后面两个男人聊事业,黄少彬想养殖水产,问陈竞泽要不要入股。
陈竞泽没有立即给答案,但也没有拒绝,两人就这个是否值得做讨论了一番。聊完黄少彬拍拍大腿站起身,说带他俩出去转转。
他领他们去看那一片水域,手横着指过去,有点指点江山的意思,说如果事情能成,将来他的水产就在这里养殖。陈竞泽眼睛望着远处,似乎真的在认真考虑是否要加入。
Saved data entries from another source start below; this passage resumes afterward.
[src/hdl/rmq_pkg.sv]
`default_nettype none
package rmq_pkg;

  localparam int DataW = 16;

  typedef logic signed [DataW-1:0] elem_t;

  typedef struct packed {
    elem_t m00;
    elem_t m01;
    elem_t m02;
    elem_t m10;
    elem_t m11;
    elem_t m12;
    elem_t m20;
    elem_t m21;
    elem_t m22;
  } mat_t;

  typedef struct packed {
    elem_t quat_x;
    elem_t quat_y;
    elem_t quat_z;
    elem_t quat_w;
    logic  degenerate;
  } quat_t;

endpackage
`default_nettype wire

[src/hdl/rmq_sqrt_stage.sv]
`default_nettype none
// One step of a restoring square root, two radicand bits per step.
module rmq_sqrt_stage import rmq_pkg::*; #(
  parameter int RadW = 34,
  parameter int RootW = 17,
  parameter int Step = 0
) (
  input  wire logic              clk,
  input  wire logic              en,
  input  wire logic [RadW-1:0]   rad_in,
  input  wire logic [RootW+1:0]  rem_in,
  input  wire logic [RootW-1:0]  root_in,
  output logic      [RadW-1:0]   rad_out,
  output logic      [RootW+1:0]  rem_out,
  output logic      [RootW-1:0]  root_out
);

  logic [RootW+1:0] trial;
  logic [RootW+1:0] cand;

  always_comb begin
    cand  = {rem_in[RootW-1:0], rad_in[RadW-1 -: 2]};
    trial = {root_in, 2'b01};
  end

  always_ff @(posedge clk) begin
    if (en) begin
      rad_out <= rad_in << 2;
      if (cand >= trial) begin
        rem_out  <= cand - trial;
        root_out <= {root_in[RootW-2:0], 1'b1};
      end else begin
        rem_out  <= cand;
        root_out <= {root_in[RootW-2:0], 1'b0};
      end
    end
  end

endmodule
`default_nettype wire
过后黄少彬又带他们去蜂场,他们没穿防护服,黄少彬不敢带他们到里面去,只在外围走走,之后带领他们转向另一条路。他说山上有个庙,很灵的,带他俩去上香,保佑他们爱情甜蜜,顺风顺水发大财。
陈竞泽笑着应声:“那必须得去。”
既然已经被拐出来了,就随遇而安吧。
李清棠默默当陪从,穿着皮靴毫无怨言跟他们走山路,想看看陈竞泽到底在卖什么关子。
山路不好走,黄少彬拿着棍子在前边开路,李清棠走在中间,陈竞泽善后。走到一个陡峭的斜坡,李清棠脚滑,一声惊叫,人往后倒,陈竞泽稳稳将她托住。
他的手扶着她的腰,用力一拉将她回正,然后顺势牵她的手,道貌岸然地说:“我带着你吧,保险些。”
李清棠想起第一次牵手时的感觉,她记得陈竞泽平滑的指甲划过掌心时的痒,还有他修长手指托住她手掌时,是丝绒般的触感。他大拇指压在她手背上,轻轻动了一动,陈竞泽摸过她凸出的指骨时,当时她感觉身上的神经被挑逗了。
那一次是游湖他绅士地搭把手,把她接到船上,是不需要命名的牵手。而这次,意思似乎也是一样的。
陈竞泽先上陡坡,在上面拉李清棠一把,把人拉上来,往怀里一带,手掌托住她的腰,再把她送上另一个小陡坡。
李清棠穿着短羽绒外套,动作间露出里面的贴身
薄毛衣,隔着衣料,她腰间感觉到陈竞泽手掌的形状,那样清晰,那样灼热。
黄少彬拄着棍子,在上面的平地上看着他俩。他想起陈竞泽曾说过,这辈子可能永远也过不了正常的生活,永远不会像别人一样谈恋爱结婚生孩子,还说他这辈子毁了。
所以陈竞泽身边有两情相悦的人,他很为他高兴,觉得陈竞泽终于要过上正常的生活了。
这个庙挺冷清,进到就看到三几个人,黄少彬熟门熟路,去拿香点好过来分派,带着李清棠和陈竞泽拜拜。
李清棠跪下来拜的时候,心里很空,根本不知道自己要求什么。但有一刻,她冷不丁地想到陈州生,于是就全心全意地求神明保佑陈州生,愿有奇迹,望他康复。
她是拜得最久的一个,插完香,往庙外走,陈竞泽悄声问她许了什么愿望。李清棠盯着屋顶飞檐,幽幽地说:“一个不太可能实现的愿望。”
陈竞泽长久地看她一眼,没有追问,又听李清棠问黄少彬:“彬哥,这里可以求平安符吗?”
陈竞泽淡淡地看着李清棠,心想她喊彬哥喊得相当顺口,就是不愿意喊他一声泽哥。
“可以啊。”黄少彬问,“你要求?”
“想求一个。”
于是黄少彬带她进去找住持,她按照规矩做足仪式,特别虔诚,捐了香火钱为陈州生求了个平安符。
下山时,天已经擦黑,到半道还下起了雨,气温一下子降下来。